If Burns takes care to note the parts Condeleezza Rice and Dick Cheney played in promoting EIT as a geopolitical good, he keeps the focus on his lesser known protagonist at all times, sketching in his background with the broadest of strokes. All we really know about Jones is that he's a relentless workaholic. In the film's early stages, he assembles a team, including April (Barry's Sarah Goldberg) and Sean (Alexander Chaplin), to uncover as many details as possible about the EIT program. Senator Dianne Feinstein (Annette Bening) provides the resources they need, but as the years grind on, Jones's colleagues move on to other, less emotionally draining projects, while the single, childless staffer forges on, largely on his own.

Steven Soderbergh, who worked with Burns on The Informant! and The Laundromat among other films, produced The Report, and in the press notes, the writer-director compares Jones to the star of Soderbergh's Erin Brokovich. Like that film, his never attempts to mimic a documentary, the mode of many recent handheld docudramas. It is, unabashedly, a movie, making it a throwback to the days of Alan J. Pakula's All the President's Men. Burns even stages scenes in under-lit garages in which Jones has secret meetings with a physician (Tim Blake Nelson) and a reporter (Matthew Rhys). Chances are these real-life meetings played out in more quotidian ways, but they provide the dramatic juice this dialogue-driven film needs.

Scarlett Johansson and Driver in Marriage Story
If Adam Driver is never less than very good, there's no real emotional arc here. We know Jones will get the job done, and he does, but it doesn’t really change him, not as much--or as tragically--as similar system-fighting efforts would change NYPD plainclothes officer Frank Serpico or chemical technician and union activist Karen Silkwood. Annette Bening also deserves credit for her understated, quasi-unrecognizable work as Senator Feinstein, but as a director, Burns isn't at the level of Pakula, Lumet, Nichols, or even Soderbergh, and that's okay. He would probably be the first to agree, but this is an important story, and I'm glad he's told it.

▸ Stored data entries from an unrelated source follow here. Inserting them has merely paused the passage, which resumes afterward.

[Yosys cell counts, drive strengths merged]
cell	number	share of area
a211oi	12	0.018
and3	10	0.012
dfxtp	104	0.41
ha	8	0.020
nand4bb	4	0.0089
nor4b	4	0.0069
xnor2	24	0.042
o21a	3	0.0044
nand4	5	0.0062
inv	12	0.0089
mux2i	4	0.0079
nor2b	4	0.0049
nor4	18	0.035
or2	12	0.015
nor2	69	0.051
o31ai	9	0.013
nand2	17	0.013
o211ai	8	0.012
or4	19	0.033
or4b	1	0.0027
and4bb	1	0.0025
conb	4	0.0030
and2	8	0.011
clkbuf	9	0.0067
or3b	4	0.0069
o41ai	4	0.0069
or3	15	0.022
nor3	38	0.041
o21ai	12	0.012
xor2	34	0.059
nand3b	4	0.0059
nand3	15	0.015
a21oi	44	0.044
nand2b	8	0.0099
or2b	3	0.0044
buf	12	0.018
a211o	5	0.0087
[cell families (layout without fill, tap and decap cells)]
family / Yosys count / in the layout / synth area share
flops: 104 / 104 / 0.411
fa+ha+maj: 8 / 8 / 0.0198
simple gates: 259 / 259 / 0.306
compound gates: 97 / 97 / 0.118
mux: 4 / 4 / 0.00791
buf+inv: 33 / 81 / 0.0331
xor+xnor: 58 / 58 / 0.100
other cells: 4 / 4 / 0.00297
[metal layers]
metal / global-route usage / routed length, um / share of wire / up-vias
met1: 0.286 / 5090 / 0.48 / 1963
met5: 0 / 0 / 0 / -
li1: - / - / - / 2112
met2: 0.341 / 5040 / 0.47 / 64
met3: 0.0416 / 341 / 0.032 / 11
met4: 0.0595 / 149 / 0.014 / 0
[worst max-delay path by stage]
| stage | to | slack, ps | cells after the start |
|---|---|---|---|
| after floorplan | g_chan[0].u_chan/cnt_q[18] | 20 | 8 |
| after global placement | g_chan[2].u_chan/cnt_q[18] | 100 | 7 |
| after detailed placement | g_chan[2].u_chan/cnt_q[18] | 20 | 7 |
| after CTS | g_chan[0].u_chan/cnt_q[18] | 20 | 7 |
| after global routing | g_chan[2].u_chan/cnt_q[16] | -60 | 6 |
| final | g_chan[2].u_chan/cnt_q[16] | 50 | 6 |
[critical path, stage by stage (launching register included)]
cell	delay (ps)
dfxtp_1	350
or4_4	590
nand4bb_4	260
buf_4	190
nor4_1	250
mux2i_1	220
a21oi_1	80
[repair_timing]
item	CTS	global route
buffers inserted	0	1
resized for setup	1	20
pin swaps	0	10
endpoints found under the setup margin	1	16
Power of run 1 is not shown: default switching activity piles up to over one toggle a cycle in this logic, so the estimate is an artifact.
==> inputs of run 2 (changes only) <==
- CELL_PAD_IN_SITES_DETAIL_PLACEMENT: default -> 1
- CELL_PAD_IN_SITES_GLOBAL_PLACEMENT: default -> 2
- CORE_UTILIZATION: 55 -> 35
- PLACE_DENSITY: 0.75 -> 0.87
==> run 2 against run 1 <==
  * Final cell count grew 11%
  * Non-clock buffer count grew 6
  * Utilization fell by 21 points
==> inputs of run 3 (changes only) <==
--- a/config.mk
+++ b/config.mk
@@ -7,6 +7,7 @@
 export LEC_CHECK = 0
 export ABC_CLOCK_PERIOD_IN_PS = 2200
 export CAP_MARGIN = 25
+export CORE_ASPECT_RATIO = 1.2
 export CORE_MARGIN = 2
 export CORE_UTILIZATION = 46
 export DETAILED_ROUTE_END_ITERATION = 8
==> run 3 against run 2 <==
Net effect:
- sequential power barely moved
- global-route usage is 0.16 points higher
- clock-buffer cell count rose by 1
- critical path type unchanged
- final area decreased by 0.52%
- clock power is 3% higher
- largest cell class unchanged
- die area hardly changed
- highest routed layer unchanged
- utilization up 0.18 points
### config.mk
export PLATFORM = sky130hd
export DESIGN_NAME = axil_uart_vport_flat
export DESIGN_NICKNAME = d
export VERILOG_FILES = /design/src/rtl/axil_uart_vport_if.sv /design/src/rtl/axil_uart_vport.sv /design/src/flat_wrapper.sv
export SDC_FILE = /design/constraint.sdc
export NUM_CORES = 1
export LEC_CHECK = 0
export BUFFER_PORTS_ARGS = -buffer_cell sky130_fd_sc_hd__buf_2
export CORE_UTILIZATION = 64
export DETAILED_ROUTE_END_ITERATION = 10
export PLACE_DENSITY = 0.85
export SYNTH_ARGS = -nofsm -noshare
export SYNTH_HDL_FRONTEND = slang
export SYNTH_SLANG_ARGS = --single-unit
### constraint.sdc
create_clock -name chipset_clk -period 6.56 [get_ports chipset_clk]
set_clock_uncertainty 0.05 [all_clocks]
set_input_delay 1.64 -clock chipset_clk [delete_from_list [all_inputs] [get_ports chipset_clk]]
set_output_delay 1.64 -clock chipset_clk [all_outputs]
set_load 0.02 [all_outputs]
### src/rtl/axil_uart_vport_if.sv
// AXI4-Lite channel bundle between the shell and the UART virtual port.
interface axil_uart_vport_if #(
    parameter int ADDR_W = 13
);
    logic [ADDR_W-1:0] awaddr;
    logic              awvalid;
    logic              awready;
    logic [31:0]       wdata;
    logic              wvalid;
    logic              wready;
    logic [1:0]        bresp;
    logic              bvalid;
    logic              bready;
    logic [ADDR_W-1:0] araddr;
    logic              arvalid;
    logic              arready;
    logic [31:0]       rdata;
    logic [1:0]        rresp;
    logic              rvalid;
    logic              rready;

    modport master (
        output awaddr, awvalid, input awready,
        output wdata, wvalid, input wready,
        input  bresp, bvalid, output bready,
        output araddr, arvalid, input arready,
        input  rdata, rresp, rvalid, output rready
    );

    modport slave (
        input  awaddr, awvalid, output awready,
        input  wdata, wvalid, output wready,
        output bresp, bvalid, input bready,
        input  araddr, arvalid, output arready,
        output rdata, rresp, rvalid, input rready
    );
endinterface
<file path="src/rtl/msk_cols_bundle_serdes_if.sv">
// msk_cols_bundle_serdes_if
//   Handshake bundle for the column/bundle serial converter.
//   Input side : in_valid, in_ready, in_mode, in_data (WC sharings of D shares)
//   Output side: out_valid, out_ready, out_data (same packing as in_data)
//   master : producer of input beats and consumer of output beats
//   slave  : the converter itself
interface msk_cols_bundle_serdes_if #(
  parameter int D  = 2,
  parameter int WC = 32
);
  logic            in_valid;
  logic            in_ready;
  logic            in_mode;
  logic [WC*D-1:0] in_data;
  logic            out_valid;
  logic            out_ready;
  logic [WC*D-1:0] out_data;

  modport master (
    output in_valid, in_mode, in_data, out_ready,
    input  in_ready, out_valid, out_data
  );

  modport slave (
    input  in_valid, in_mode, in_data, out_ready,
    output in_ready, out_valid, out_data
  );
endinterface

</file>
<file path="src/rtl/msk_cols_bundle_serdes.sv">
// msk_cols_bundle_serdes
//   Serial converter between the column and bundle layouts of a masked
//   Clyde state. NBITS/WC input beats fill a single buffer, then the
//   permuted state is streamed out over the same number of beats.
//   Whole sharings are relocated; shares are never combined.
// Ports:
//   clk   - rising-edge clock
//   nrst  - asynchronous active-low reset
//   clear - synchronous abort, wipes buffer/mode/counter
//   busy  - high unless idle in LOAD with counter at 0
//   bus   - slave side of the in/out handshake interface
//           (in_mode: 0 = cols->bundle, 1 = bundle->cols, taken on beat 0)
module msk_cols_bundle_serdes #(
  parameter int D     = 2,
  parameter int NBITS = 128,
  parameter int WC    = 32
) (
  input  logic clk,
  input  logic nrst,
  input  logic clear,
  output logic busy,
  msk_cols_bundle_serdes_if.slave bus
);
  localparam int BEATS = NBITS / WC;
  localparam int Q     = NBITS / 4;
  localparam int BW    = WC * D;
  localparam int CW    = (BEATS > 1) ? $clog2(BEATS) : 1;

  typedef enum logic {LOAD, DRAIN} state_t;

  state_t            state_reg, state_next;
  logic [CW-1:0]     cnt_reg, cnt_next;
  logic              mode_reg, mode_next;
  logic [NBITS*D-1:0] buf_reg;
  logic [NBITS*D-1:0] perm_c2b, perm_b2c, perm_sel;
  logic [BW-1:0]     out_beat;
  logic              in_fire, wipe, last_beat;

  assign last_beat = (cnt_reg == CW'(BEATS - 1));

  // Fixed wiring permutations: each D-bit sharing moves as a unit, so
  // share s always lands in share s of its destination.
  // cols index 4*i+r  <->  bundle index r*Q+i
  generate
    for (genvar gi = 0; gi < Q; gi++) begin : g_col
      for (genvar gr = 0; gr < 4; gr++) begin : g_row
        assign perm_c2b[(gr*Q+gi)*D +: D] = buf_reg[(4*gi+gr)*D +: D];
        assign perm_b2c[(4*gi+gr)*D +: D] = buf_reg[(gr*Q+gi)*D +: D];
      end
    end
  endgenerate

  assign perm_sel = mode_reg ? perm_b2c : perm_c2b;

  always_comb begin
    out_beat = '0;
    for (int b = 0; b < BEATS; b++) begin
      if (cnt_reg == CW'(b)) out_beat = perm_sel[b*BW +: BW];
    end
  end

  // Output data is forced to zero outside DRAIN so a partially loaded
  // buffer is never exposed and reset drives out_data low immediately.
  assign bus.out_data = (state_reg == DRAIN) ? out_beat : '0;
  assign busy         = !((state_reg == LOAD) && (cnt_reg == '0));

  always_comb begin
    state_next    = state_reg;
    cnt_next      = cnt_reg;
    mode_next     = mode_reg;
    in_fire       = 1'b0;
    wipe          = 1'b0;
    bus.in_ready  = (state_reg == LOAD);
    bus.out_valid = (state_reg == DRAIN);
    if (clear) begin
      // Abort: any concurrent handshake is discarded.
      state_next = LOAD;
      cnt_next   = '0;
      mode_next  = 1'b0;
      wipe       = 1'b1;
    end else begin
      case (state_reg)
        LOAD: begin
          if (bus.in_valid) begin
            in_fire = 1'b1;
            if (cnt_reg == '0) mode_next = bus.in_mode;
            if (last_beat) begin
              cnt_next   = '0;
              state_next = DRAIN;
            end else begin
              cnt_next = cnt_reg + CW'(1);
            end
          end
        end
        DRAIN: begin
          if (bus.out_ready) begin
            if (last_beat) begin
              cnt_next   = '0;
              state_next = LOAD;
              wipe       = 1'b1;
            end else begin
              cnt_next = cnt_reg + CW'(1);
            end
          end
        end
        default: state_next = LOAD;
      endcase
    end
  end

  always_ff @(posedge clk or negedge nrst) begin
    if (!nrst) begin
      state_reg <= LOAD;
      cnt_reg   <= '0;
      mode_reg  <= 1'b0;
      buf_reg   <= '0;
    end else begin
      state_reg <= state_next;
      cnt_reg   <= cnt_next;
      mode_reg  <= mode_next;
      if (wipe) begin
        buf_reg <= '0;
      end else begin
        for (int b = 0; b < BEATS; b++) begin
          if (in_fire && (cnt_reg == CW'(b))) buf_reg[b*BW +: BW] <= bus.in_data;
        end
      end
    end
  end
endmodule

</file>
<file path="src/flat_wrapper.sv">
// flat-port wrapper written by rule: the top's interface ports become plain ports
module msk_cols_bundle_serdes_flat 
#(
  parameter int D     = 2,
  parameter int NBITS = 128,
  parameter int WC    = 32
)
  (clk, nrst, clear, busy, bus_in_valid, bus_in_mode, bus_in_data, bus_out_ready, bus_in_ready, bus_out_valid, bus_out_data);
  msk_cols_bundle_serdes_if #(.D(D), .WC(WC)) bus_i ();
  input  logic clk;
  input  logic nrst;
  input  logic clear;
  output logic busy;
  input wire logic [$bits(bus_i.in_valid)-1:0] bus_in_valid;
  input wire logic [$bits(bus_i.in_mode)-1:0] bus_in_mode;
  input wire logic [$bits(bus_i.in_data)-1:0] bus_in_data;
  input wire logic [$bits(bus_i.out_ready)-1:0] bus_out_ready;
  output wire logic [$bits(bus_i.in_ready)-1:0] bus_in_ready;
  output wire logic [$bits(bus_i.out_valid)-1:0] bus_out_valid;
  output wire logic [$bits(bus_i.out_data)-1:0] bus_out_data;
  assign bus_i.in_valid = bus_in_valid;
  assign bus_i.in_mode = bus_in_mode;
  assign bus_i.in_data = bus_in_data;
  assign bus_i.out_ready = bus_out_ready;
  assign bus_in_ready = bus_i.in_ready;
  assign bus_out_valid = bus_i.out_valid;
  assign bus_out_data = bus_i.out_data;
  msk_cols_bundle_serdes #(.D(D), .NBITS(NBITS), .WC(WC)) u_core (.clk(clk), .nrst(nrst), .clear(clear), .busy(busy), .bus(bus_i));
endmodule
</file>
<file path="config.mk">
export PLATFORM = sky130hd
export DESIGN_NAME = msk_cols_bundle_serdes_flat
export DESIGN_NICKNAME = d
export VERILOG_FILES = /design/src/rtl/msk_cols_bundle_serdes_if.sv /design/src/rtl/msk_cols_bundle_serdes.sv /design/src/flat_wrapper.sv
export SDC_FILE = /design/constraint.sdc
export NUM_CORES = 1
export LEC_CHECK = 0
export ABC_CLOCK_PERIOD_IN_PS = 1820
export CAP_MARGIN = 25
export CORE_MARGIN = 2
export CORE_UTILIZATION = 25
export DETAILED_ROUTE_END_ITERATION = 16
export SLEW_MARGIN = 40
export SYNTH_ARGS = -nofsm -noshare
export SYNTH_HDL_FRONTEND = slang
export SYNTH_SLANG_ARGS = --single-unit
export TNS_END_PERCENT = 10
</file>
<file path="constraint.sdc">
create_clock -name clk -period 1.82 [get_ports clk]
set_input_delay 0.364 -clock clk [delete_from_list [all_inputs] [get_ports clk]]
set_output_delay 0.364 -clock clk [all_outputs]
set_load 0.01 [all_outputs]
</file>
==> impl_metrics.py <==
metrics = {
    "run_status": {
        "status": "finished, violations left",
        "violations": "setup timing",
    },
    "yosys": {
        "syn_area_sq_um": 14800,
        "synth_edf_count": 0,
        "syn_area_per_cell_sq_um": 9.71,
        "ys_top_cells_by_area": "dfrtp_1 44%, nand2_1 9.8%, mux2i_1 8.7%, mux2_2 6.8%, a21oi_1 6.6%",
        "async_flop_share_pct": 100,
        "synth.most_common_cell": "nand2_1",
        "yosysWarnings": 0,
        "synth_ff_type": "dfrtp_1",
        "synth_nets": 1603,
        "yosys.area.top_type_share_pct": 43.8,
        "synth_seq_area_share_pct": 43.8,
        "ys_types": 36,
        "synth-seq-cells": 260,
        "synthCells": 1529,
        "synth_top_area_cell": "dfrtp_1",
        "netlist_top_cells_count": "386 x nand2_1, 260 x dfrtp_1, 196 x a21oi_1, 129 x mux2i_1, 90 x mux2_2",
    },
    "clock_tree": {
        "clock_latency_ns": 0.58,
        "cts-root-buf": "clkbuf_16",
        "numCtsBuffers": 29,
        "path_clk_slew_ns": 0.07,
        "cts_tree": "built",
        "htree_levels": 1,
        "clk_path_buf_depth": 3,
        "numClockSinks": 260,
    },
    "pwr": {
        "vdd_ir_drop_max_uv": 640,
        "power_frac_clock_pct": 39.0,
        "p_sw_share_pct": 29.8,
        "p_switching_uw": 4800,
        "p_int_uw": 11300,
        "p_per_area_nw_per_um2": 696,
        "p_comb_share_pct": 22.9,
        "p_leak_uw": 0.00931,
        "power_frac_seq_pct": 38.1,
    },
    "flow_run": {
        "maxCapViolCount": 0,
    },
    "place": {
        "hpwl_mm": 53.0,
        "gp_congestion": 0.959,
        "portBuffers": 136,
        "place_ws_ns": -0.858,
    },
    "timing": {
        "fin_skew_ns": 0.0145,
        "setup_tns_ns": -90.08,
        "maxClockFrequency_ghz": 0.347,
        "maxSlewHeadroom_pct": 55.9,
        "grt_setup_unrepaired": "true",
        "drv_slew": 0,
        "hold_viol_final": 0,
        "period_share_pct": 158,
        "worst_slack_ns": -1.06,
        "worstMarginPinSlew_ns": 0.660,
        "setup_viol": 249,
        "finalCriticalPeriod_ns": 2.88,
    },
    "worst_setup_path": {
        "cpMostUsedCell": "buf_4",
        "critPathKind": "reg2out",
        "path_buf_inv": 4,
        "end_kind": "output pin",
        "cp_max_fo": 9,
        "worstPathArrival_ns": 2.51,
        "path_cells": "buf_4, buf_12, buf_4, mux2_2, a221oi_4, o22ai_2, buf_2",
        "worst-endpoint-required_ns": 1.46,
        "path_delay_family": "buffers and inverters",
        "slowest_stage": "dfrtp_4",
        "cp-start-kind": "register",
        "worst_path_largest_cell_delay_ns": 0.50,
    },
    "drt": {
        "first_pass_iters": 5,
        "routed_via_density": 5.58,
        "drt_iter0_markers": 1643,
        "routed_wirelength_mm": 75.4,
        "drcViolationCount": 0,
        "ant_nets": 0,
        "wl_per_cell_microns": 27.8,
        "vias": 15100,
    },
    "floorplan": {
        "rows": 89,
        "die_h_microns": 248,
        "die_x_microns": 248,
        "core_sq_um": 58900,
        "initial_core_util_pct": 25.2,
        "num_io_pins": 137,
        "dieArea_sq_um": 61300,
    },
    "cells_and_area": {
        "layout-drive-gt1-share_pct": 43.5,
        "syn2layout_area_growth_pct": 55.8,
        "largest_reg_flops": 256,
        "fill_cells": 5547,
        "layout.nets": 1990,
    },
    "global_route": {
        "antenna_found_initial": 4,
        "grt_max_degree": 59,
        "grt_pass1_wl_mm": 106,
        "grt_pass1_vias": 14700,
        "grt_overflow": 0,
        "track_usage_pct": 23.7,
    },
    "min_path": {
        "hold_path.class": "in2async",
    },
}
worst paths after layout:
path | end | startpoint | cells past startpoint | slack [ns]
max | bus_out_data[53] | u_core.mode_reg$_DFFE_PN0P_ | 7 | -1.06
max reg2reg | u_core.buf_reg[106]$_DFFE_PN0P_ | u_core.cnt_reg[1]$_DFFE_PN0P_ | 9 | -0.29
min in group clk | u_core.buf_reg[73]$_DFFE_PN0P_ | bus_in_data[9] | 3 | 0.50
min reg2reg | u_core.buf_reg[255]$_DFFE_PN0P_ | u_core.buf_reg[255]$_DFFE_PN0P_ | 2 | 0.54
min | u_core.buf_reg[5]$_DFFE_PN0P_ | nrst | 2 | 0.38
max in group asynchronous | u_core.buf_reg[118]$_DFFE_PN0P_ | nrst | 3 | 0.77
power by group through the flow:
stage          Combinational (uW)  Clock [uW]  Sequential, uW
6_report                     3680        6280            6140
5_1_grt                      3810        6500            6140
4_1_cts                      3370        6300            6120
3_5_place_dp                 2810           0            6220
3_3_place_gp                 2770           0            6220
2_1_floorplan                1360           0            6140
stage by stage:
stage	utilization, %	cells	instance area [sq um]	hold WS [ns]	power, uW
2_1_floorplan	-	1529	15500	0.0684	7500
3_3_place_gp	34.3	2594	20200	0.384	8990
3_5_place_dp	34.3	2594	20200	0.382	9030
4_1_cts	38.0	2680	22400	0.406	15800
5_1_grt	39.3	2707	23100	0.440	16500
6_report	39.3	2708	23100	0.380	16100
layer usage:
metal | routed length [microns] | global-route usage (%)
met5 | 22 | 0
met4 | 3430 | 9.23
met3 | 7300 | 4.43
met2 | 33500 | 36.7
met1 | 31200 | 32.8
what timing repair did:
action | in CTS | in global routing
cloned | 12 | 5
hold buffers | 1 | 0
resized for setup | 365 | 172
setup buffers | 27 | 27
endpoints found under the setup margin | 322 | 323
pin swaps | 75 | 66
endpoints found under the hold margin | 43 | 0
final cells by class:
cell class	count	area, sq um	share of cell area (%)
antenna	1	2.50	0.0108
clock buffer	37	796	3.44
clock inverter	12	175	0.757
inverter	4	17.5	0.0757
multi-input combinational	1116	9430	40.8
sequential	260	6510	28.2
tap	773	967	4.18
timing repair buffer	505	5230	22.6
cells by family after synthesis:
family | synth area share [%]
AND/OR/NAND/NOR | 11.3
adder cells (fa/ha/maj) | 0.337
AO/OA/AOI/OAI | 19.8
flip-flops | 43.8
multiplexers | 19.2
buffers and inverters | 5.52
placed cells by master (no fill, tap or decap), drive strengths merged, types with 2 or more instances in the layout:
master	count
nor3	18
a221o	2
o22ai	44
clkinv	4
a21o	44
a22o	81
bufinv	4
clkbuf	50
nor2b	2
nor4bb	3
nand4bb	3
inv	5
mux2	127
dfrtp	260
buf	421
clkdlybuf4s50	68
nor2	4
a21oi	196
clkinvlp	3
nand2	386
ha	4
nand2b	2
mux2i	129
a221oi	62
a32o	2
Note: power is estimated with default switching activity, not from simulation.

By contrast, Noah Baumbach's Marriage Story, which opens at the Crest on November 29, shows the actor's range like never before. There's a sequence in which Driver and Scarlett Johansson's soon-to-be-divorced couple let down their guards to say all of the terrible things they've been repressing for years. Driver's Charlie yells so loud and so hard that he finally breaks down in heaving sobs. It doesn't feel like acting, but like Driver is re-living something truly traumatic. No matter how he got there, though: it is acting. What he does in The Report is worlds away, but it's still acting to play someone so diligent without making him dull, pedantic, or too good to be true. As Burns says in the press notes, he's "incapable of being boring."

In the end, Jones would produce a still-classified 6,700-page report for the Senate Select Committee on Intelligence. Distilled to 525 pages, his findings were shared with the world, and I'd like to think they made a difference. Jones deserves credit for his dedication, but this country has broken my heart too many times for me to truly believe that the US will never engage in EIT again. It probably has, and it probably will again, but I also hope that men and women like Jones will continue to speak truth to power when they encounter that kind of injustice. It's not so much that torture is un-American, but that it is American--especially when inflicted against bodies of color. It would be nice to live in a country where that is no longer true.



The Report opens at the Varsity on Nov 15. It will be available on Amazon Prime on Nov 29. For extra-credit reading, I recommend this New York Times article, "The Report and the Untold Story of a Senate-CIA Conflict."